* _DATA LISTING_:
**src/rtl/tm_association_arb.sv**
```systemverilog
// tm_association_arb
//   Arbiter/sequencer for the single-port queue association RAM. Two requesters
//   share the RAM: ASA poll lookups (buffered in a small FIFO) and register-bus
//   reads/writes. One RAM access is in flight at a time. When both requesters
//   are waiting, they are served alternately. Reads are supervised by a timeout,
//   and the read data is returned to the requester that owns the access.
//
// Ports
//   clk, resetn                  clock, asynchronous active-low reset
//   poll_req/poll_qid            poll strobe and qid, accepted while the FIFO has room
//   poll_ready                   poll FIFO not full
//   poll_ack/_qid/poll_rdata     poll lookup completion (1-cycle pulse)
//   reg_req/reg_wr/reg_addr/
//   reg_wdata                    register-bus request, held until reg_ack
//   reg_ack/reg_rdata            register access completion (rdata 0 on write)
//   ram_rd/ram_wr/ram_addr/
//   ram_wdata                    RAM access strobes (1-cycle) and address/data
//   ram_ack/ram_rdata            RAM read data valid
//   err_poll_drop                poll_req dropped because the FIFO was full
//   err_timeout                  RAM read not acknowledged in time
module tm_association_arb #(
    parameter int unsigned QID_NBITS     = 8,
    parameter int unsigned DATA_NBITS    = 16,
    parameter int unsigned POLL_FIFO_DEP = 4,
    parameter int unsigned TIMEOUT_CYC   = 64
) (
    input  logic                  clk,
    input  logic                  resetn,
    input  logic                  poll_req,
    input  logic [QID_NBITS-1:0]  poll_qid,
    output logic                  poll_ready,
    output logic                  poll_ack,
    output logic [QID_NBITS-1:0]  poll_ack_qid,
    output logic [DATA_NBITS-1:0] poll_rdata,
    input  logic                  reg_req,
    input  logic                  reg_wr,
    input  logic [QID_NBITS-1:0]  reg_addr,
    input  logic [DATA_NBITS-1:0] reg_wdata,
    output logic                  reg_ack,
    output logic [DATA_NBITS-1:0] reg_rdata,
    output logic                  ram_rd,
    output logic                  ram_wr,
    output logic [QID_NBITS-1:0]  ram_addr,
    output logic [DATA_NBITS-1:0] ram_wdata,
    input  logic                  ram_ack,
    input  logic [DATA_NBITS-1:0] ram_rdata,
    output logic                  err_poll_drop,
    output logic                  err_timeout
);

    localparam int unsigned PtrW = (POLL_FIFO_DEP > 1) ? $clog2(POLL_FIFO_DEP) : 1;
    localparam int unsigned CntW = $clog2(POLL_FIFO_DEP + 1);
    localparam int unsigned ToW  = $clog2(TIMEOUT_CYC + 2);
    // The RAM may answer up to TIMEOUT_CYC cycles after the ram_rd cycle; the
    // counter is 1 in the ram_rd cycle, so one past that is the expiry value.
    localparam logic [ToW-1:0]  ToLimit = ToW'(TIMEOUT_CYC + 1);
    localparam logic [CntW-1:0] FifoFull = CntW'(POLL_FIFO_DEP);

    typedef enum logic [1:0] {
        StIdle,
        StRdPoll,
        StRdReg,
        StWrReg
    } state_e;

    // Poll FIFO
    logic [QID_NBITS-1:0] fifo_mem_q [POLL_FIFO_DEP];
    logic [PtrW-1:0]      wr_ptr_q, rd_ptr_q;
    logic [CntW-1:0]      count_q, count_d;
    logic                 fifo_full, fifo_empty, fifo_push, fifo_pop, poll_drop;

    // Sequencer state
    state_e          state_q;
    logic            last_grant_poll_q;
    logic [ToW-1:0]  to_cnt_q;

    // Registered outputs
    logic                  poll_ready_q, poll_ack_q, reg_ack_q;
    logic [QID_NBITS-1:0]  poll_ack_qid_q, ram_addr_q;
    logic [DATA_NBITS-1:0] poll_rdata_q, reg_rdata_q, ram_wdata_q;
    logic                  ram_rd_q, ram_wr_q, err_poll_drop_q, err_timeout_q;

    logic                  poll_cand, reg_cand, grant_poll, grant_reg;
    logic                  in_rd, rd_done, rd_timeout;
    logic [DATA_NBITS-1:0] rd_data;

    always_comb begin
        fifo_full  = (count_q == FifoFull);
        fifo_empty = (count_q == '0);

        poll_cand = !fifo_empty;
        // A reg request still high in its own ack cycle is the one just served.
        reg_cand  = reg_req && !reg_ack_q;

        grant_poll = (state_q == StIdle) && poll_cand && (!reg_cand || !last_grant_poll_q);
        grant_reg  = (state_q == StIdle) && reg_cand && !grant_poll;

        fifo_pop  = grant_poll;
        fifo_push = poll_req && (!fifo_full || fifo_pop);
        poll_drop = poll_req && fifo_full && !fifo_pop;

        count_d = count_q;
        if (fifo_push && !fifo_pop) begin
            count_d = count_q + CntW'(1);
        end else if (!fifo_push && fifo_pop) begin
            count_d = count_q - CntW'(1);
        end

        in_rd      = (state_q == StRdPoll) || (state_q == StRdReg);
        // ram_ack coinciding with our own ram_rd strobe cannot belong to it.
        rd_done    = in_rd && ram_ack && !ram_rd_q;
        rd_timeout = in_rd && !rd_done && (to_cnt_q == ToLimit);
        rd_data    = rd_done ? ram_rdata : '0;
    end

    // FIFO storage needs no reset; occupancy is tracked by count_q.
    always_ff @(posedge clk) begin
        if (fifo_push) begin
            fifo_mem_q[wr_ptr_q] <= poll_qid;
        end
    end

    always_ff @(posedge clk or negedge resetn) begin
        if (!resetn) begin
            wr_ptr_q <= '0;
            rd_ptr_q <= '0;
            count_q  <= '0;
        end else begin
            if (fifo_push) begin
                wr_ptr_q <= wr_ptr_q + PtrW'(1);
            end
            if (fifo_pop) begin
                rd_ptr_q <= rd_ptr_q + PtrW'(1);
            end
            count_q <= count_d;
        end
    end

    always_ff @(posedge clk or negedge resetn) begin
        if (!resetn) begin
            state_q           <= StIdle;
            last_grant_poll_q <= 1'b0;
            to_cnt_q          <= '0;
            poll_ready_q      <= 1'b0;
            poll_ack_q        <= 1'b0;
            poll_ack_qid_q    <= '0;
            poll_rdata_q      <= '0;
            reg_ack_q         <= 1'b0;
            reg_rdata_q       <= '0;
            ram_rd_q          <= 1'b0;
            ram_wr_q          <= 1'b0;
            ram_addr_q        <= '0;
            ram_wdata_q       <= '0;
            err_poll_drop_q   <= 1'b0;
            err_timeout_q     <= 1'b0;
        end else begin
            ram_rd_q        <= 1'b0;
            ram_wr_q        <= 1'b0;
            poll_ack_q      <= 1'b0;
            reg_ack_q       <= 1'b0;
            err_timeout_q   <= 1'b0;
            err_poll_drop_q <= poll_drop;
            poll_ready_q    <= (count_d != FifoFull);

            unique case (state_q)
                StIdle: begin
                    if (grant_poll) begin
                        ram_rd_q          <= 1'b1;
                        ram_addr_q        <= fifo_mem_q[rd_ptr_q];
                        last_grant_poll_q <= 1'b1;
                        to_cnt_q          <= ToW'(1);
                        state_q           <= StRdPoll;
                    end else if (grant_reg) begin
                        ram_addr_q        <= reg_addr;
                        ram_wdata_q       <= reg_wdata;
                        last_grant_poll_q <= 1'b0;
                        if (reg_wr) begin
                            ram_wr_q <= 1'b1;
                            state_q  <= StWrReg;
                        end else begin
                            ram_rd_q <= 1'b1;
                            to_cnt_q <= ToW'(1);
                            state_q  <= StRdReg;
                        end
                    end
                end
                StWrReg: begin
                    reg_ack_q   <= 1'b1;
                    reg_rdata_q <= '0;
                    state_q     <= StIdle;
                end
                StRdPoll, StRdReg: begin
                    if (rd_done || rd_timeout) begin
                        err_timeout_q <= rd_timeout;
                        to_cnt_q      <= '0;
                        state_q       <= StIdle;
                        if (state_q == StRdPoll) begin
                            poll_ack_q     <= 1'b1;
                            poll_ack_qid_q <= ram_addr_q;
                            poll_rdata_q   <= rd_data;
                        end else begin
                            reg_ack_q   <= 1'b1;
                            reg_rdata_q <= rd_data;
                        end
                    end else begin
                        to_cnt_q <= to_cnt_q + ToW'(1);
                    end
                end
                default: state_q <= StIdle;
            endcase
        end
    end

    assign poll_ready    = poll_ready_q;
    assign poll_ack      = poll_ack_q;
    assign poll_ack_qid  = poll_ack_qid_q;
    assign poll_rdata    = poll_rdata_q;
    assign reg_ack       = reg_ack_q;
    assign reg_rdata     = reg_rdata_q;
    assign ram_rd        = ram_rd_q;
    assign ram_wr        = ram_wr_q;
    assign ram_addr      = ram_addr_q;
    assign ram_wdata     = ram_wdata_q;
    assign err_poll_drop = err_poll_drop_q;
    assign err_timeout   = err_timeout_q;

endmodule

```
**config.mk**
```make
export PLATFORM = sky130hd
export DESIGN_NAME = tm_association_arb
export DESIGN_NICKNAME = d
export VERILOG_FILES = /design/src/rtl/tm_association_arb.sv
export SDC_FILE = /design/constraint.sdc
export NUM_CORES = 1
export LEC_CHECK = 0
export CORE_MARGIN = 10
export CORE_UTILIZATION = 44
export DETAILED_ROUTE_END_ITERATION = 8
export GPL_TIMING_DRIVEN = 0
export PLACE_DENSITY_LB_ADDON = 0.12
export SYNTH_ARGS = -nofsm -noshare
export SYNTH_HDL_FRONTEND = slang
export SYNTH_SLANG_ARGS = --single-unit
```
**constraint.sdc**
```tcl
create_clock -name clk -period 2.39 [get_ports clk]
set_input_delay 0.717 -clock clk [delete_from_list [all_inputs] [get_ports clk]]
set_output_delay 0.717 -clock clk [all_outputs]
set_load 0.03 [all_outputs]
```
==> results.yml <==
worst_setup_path:
  regToRegStartpoint: "count_q[1]"
  reg2reg_depth: 7
  required_ps: 2650
  crit_path_cell_trace: "clkdlybuf4s50_1 > and3b_4 > or3_4 > a41o_1 > a21oi_2 > or4b_1"
  critPathLaunchType: "primary input"
  worstPathMaxFanout: 5
  slowest_stage: "or4b_1"
  reg2reg_to: "poll_ready"
  slowest_delay_ps: 450
  cp_data_arrival_time_ps: 2600
  cp-startpoint: "reg_req"
  crit_path_end: "poll_ready"
  cp.depth: 6
  end_kind: "flip-flop"
  critPathKind: "in2reg"
  critPathTopFamily: "simple AND/OR/NAND/NOR gates"
  path_buf_inv: 1
  r2r_setup_slack_ps: 70
global_route:
  grt_max_degree: 57
  grt_pass1_vias: 3593
  overflow: 0
  grt_pass1_wl_um: 19700
  antenna_found_initial: 0
  grt_usage: 0.155
route:
  num_vias: 3460
  drt_iter0_markers: 227
  drtPass1Iterations: 4
  drc: 0
  post_drt_via_cell_ratio: 5.06
  ant_nets: 0
  finalWirelength_um: 12200
  routedWlPerCell_um: 17.8
synth:
  synth_seq_area_share: 0.633
  async_reset_ff_frac: 0.733
  yosys-top-cells-area: "dfrtp_1 44%, edfxtp_1 19%, o21ai_0 5.3%"
  synthesis.nets: 453
  synthesis.area_sq_mm: 0.00499
  synth_cell_types: 46
  synth_most_common_cell: "dfrtp_1"
  synth_edf_count: 32
  synth_top_area_share: 0.441
  synth-seq-cells: 120
  synth_largest_area_cell: "dfrtp_1"
  avgSynthCellArea_sq_um: 12.9
  ys_warn_count: 0
  synth_flop_cell: "dfrtp_1"
  synthTopCellsByCount: "88 x dfrtp_1, 66 x nand2_1, 53 x o21ai_0"
  synth_cells: 386
placed_design:
  numPortBuffers: 124
  place_area_sq_mm: 0.00644
  dpl.hpwl_um: 9070
  gp_congestion: 0.783
timing:
  setup_violations: 0
  max_freq_mhz: 429
  fin_crit_sh: 0.976
  worst_pin_slew_ps: 648
  slew_headroom: 0.568
  fin_setup_tns_ps: 0
  hold_slack_ps: 259
  fin_crit_ps: 2330
  worst_clock_skew_ps: 10.5
  maxSlewViolCount: 0
  hold_viol: 0
die:
  dieHeight_um: 127
  row_count: 38
  pin_count: 125
  dieArea_sq_mm: 0.0160
  fp.dieW_um: 127
  core_sq_mm: 0.0110
  start_util: 0.455
power:
  net-switching-power_uw: 3860
  power_density_mw_per_mm2: 1430
  p_int_uw: 6280
  seq_power_share: 0.315
  p_total_uw: 10100
  p_clk_frac: 0.241
  p_leak_uw: 0.00292
  peakVddDrop_mv: 0.647
  switching_share: 0.380
  comb_power_share: 0.444
finish:
  areaGrowthSynthToFinish_pct: 41.8
  fin_area_sq_mm: 0.00708
  drive_gt1_frac: 0.175
  antenna_cells: 0
  nets: 598
clocking:
  htree_levels: 4
  cts_tree: "built"
  path_clk_slew_ps: 60
  cts_made_buffers: 17
  clock_path_buffers: 2
  worstSkewPairLatency_ps: 400
  clkSinkCount: 120
  clockRootBuffer: "clkbuf_16"
  cts_hold_buf: 0
outcome:
  status: "finished, final reports clean"
worst_hold_path:
  min_path_type: "in2async"
run:
  cap_violations: 0
## worst min-delay path by stage
stage | from | to | slack (ps)
after floorplan | resetn | count_q[0] | 420
after detailed placement | to_cnt_q[6] | to_cnt_q[6] | 470
after global routing | resetn | poll_ack | 280
final | resetn | poll_ack | 260
after CTS | resetn | poll_ack | 270
after global placement | reg_rdata[14] | reg_rdata[14] | 460
## flip-flops by register name, indices dropped and copies added (netlist names), 3 cells and up
signal        cells
poll_rdata       16
to_cnt_q          7
poll_ack_qid      8
count_q           3
reg_rdata        16
ram_wdata        16
fifo_mem_q       32
ram_addr          8
## layout by cell type, fill, tap and decap left out, types with 3 or more instances in the layout
| master | count |
|---|---|
| clkinvlp_4 | 5 |
| clkbuf_1 | 4 |
| clkbuf_2 | 5 |
| clkinv_4 | 4 |
| mux2_2 | 18 |
| o21ai_1 | 3 |
| buf_4 | 3 |
| nand2_1 | 66 |
| dfrtp_1 | 88 |
| nor2_1 | 7 |
| ha_1 | 11 |
| clkdlybuf4s50_1 | 123 |
| mux2i_1 | 7 |
| o31ai_1 | 4 |
| a21oi_1 | 6 |
| nor2b_1 | 3 |
| clkbuf_16 | 17 |
| and2_4 | 4 |
| xnor2_1 | 4 |
| mux2_4 | 7 |
| edfxtp_1 | 32 |
| o21ai_0 | 52 |
| inv_1 | 13 |
| mux4_2 | 8 |
| nand2b_1 | 5 |
## worst reg2reg max path: cells and delay by family, from the launching register on
family	cells	cell delay, ps
and+or+nand+nor	3	970
AOI/OAI and AO/OA	2	430
DFF	1	420
adders and majority gates	1	270
buffers and inverters	1	90
## power groups by stage
stage / logic (uW) / clock network, uW / registers [uW]
after global placement: 4370 / 0 / 3180
final: 4500 / 2450 / 3190
after detailed placement: 4430 / 0 / 3220
after global routing: 4880 / 2610 / 3280
after floorplan: 1890 / 0 / 4060
after CTS: 4510 / 2500 / 3190
## routing by layer
layer | vias up | track usage | part of all wire
met5 | - | 0 | 0
met4 | 0 | 0.0543 | 0.014
met3 | 11 | 0.0591 | 0.065
met2 | 94 | 0.256 | 0.50
met1 | 1697 | 0.180 | 0.42
li1 | 1658 | - | -
## cell families after synthesis
family / Yosys count / share of synthesized area
xor gates and xnor gates: 4 / 0.00702
and+or+nand+nor: 105 / 0.100
adders and majority gates: 13 / 0.0326
muxes: 40 / 0.112
AOI/OAI and AO/OA: 76 / 0.0912
buffers and inverters: 28 / 0.0241
DFF: 120 / 0.633
## repair_timing
item / in CTS / in global routing
setup endpoints to repair: 41 / 83
pin swaps: 0 / 2
resized for setup: 8 / 17
setup buffers: 0 / 2
## layout make-up
type	instances	area, sq um
Inverter	14	52.6
Clock inverter	15	154
Timing Repair Buffer	127	1280
Buffer	13	72.6
Fill cell	882	3900
Tap cell	140	175
Sequential cell	120	3160
Multi-Input combinational cell	238	1760
Clock buffer	17	425
## stage by stage
step / setup slack (ps) / std cells / utilization
after floorplan: 22.2 / 386 / -
after detailed placement: -704 / 651 / 0.586
after CTS: 7.90 / 683 / 0.642
after global placement: -2630 / 650 / 0.584
final: 57.1 / 684 / 0.645
after global routing: -21.9 / 684 / 0.645
No activity file was read; power rests on OpenSTA's default activity.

* _WHAT YOU SHOULD DO_: Transcribe the lines above between the line holding "r2r_setup_slack_ps: 70" and the line holding "synthesis.area_sq_mm: 0.00499", inclusive, exactly as they stand and with nothing added.

* _REPLY_:
  r2r_setup_slack_ps: 70
global_route:
  grt_max_degree: 57
  grt_pass1_vias: 3593
  overflow: 0
  grt_pass1_wl_um: 19700
  antenna_found_initial: 0
  grt_usage: 0.155
route:
  num_vias: 3460
  drt_iter0_markers: 227
  drtPass1Iterations: 4
  drc: 0
  post_drt_via_cell_ratio: 5.06
  ant_nets: 0
  finalWirelength_um: 12200
  routedWlPerCell_um: 17.8
synth:
  synth_seq_area_share: 0.633
  async_reset_ff_frac: 0.733
  yosys-top-cells-area: "dfrtp_1 44%, edfxtp_1 19%, o21ai_0 5.3%"
  synthesis.nets: 453
  synthesis.area_sq_mm: 0.00499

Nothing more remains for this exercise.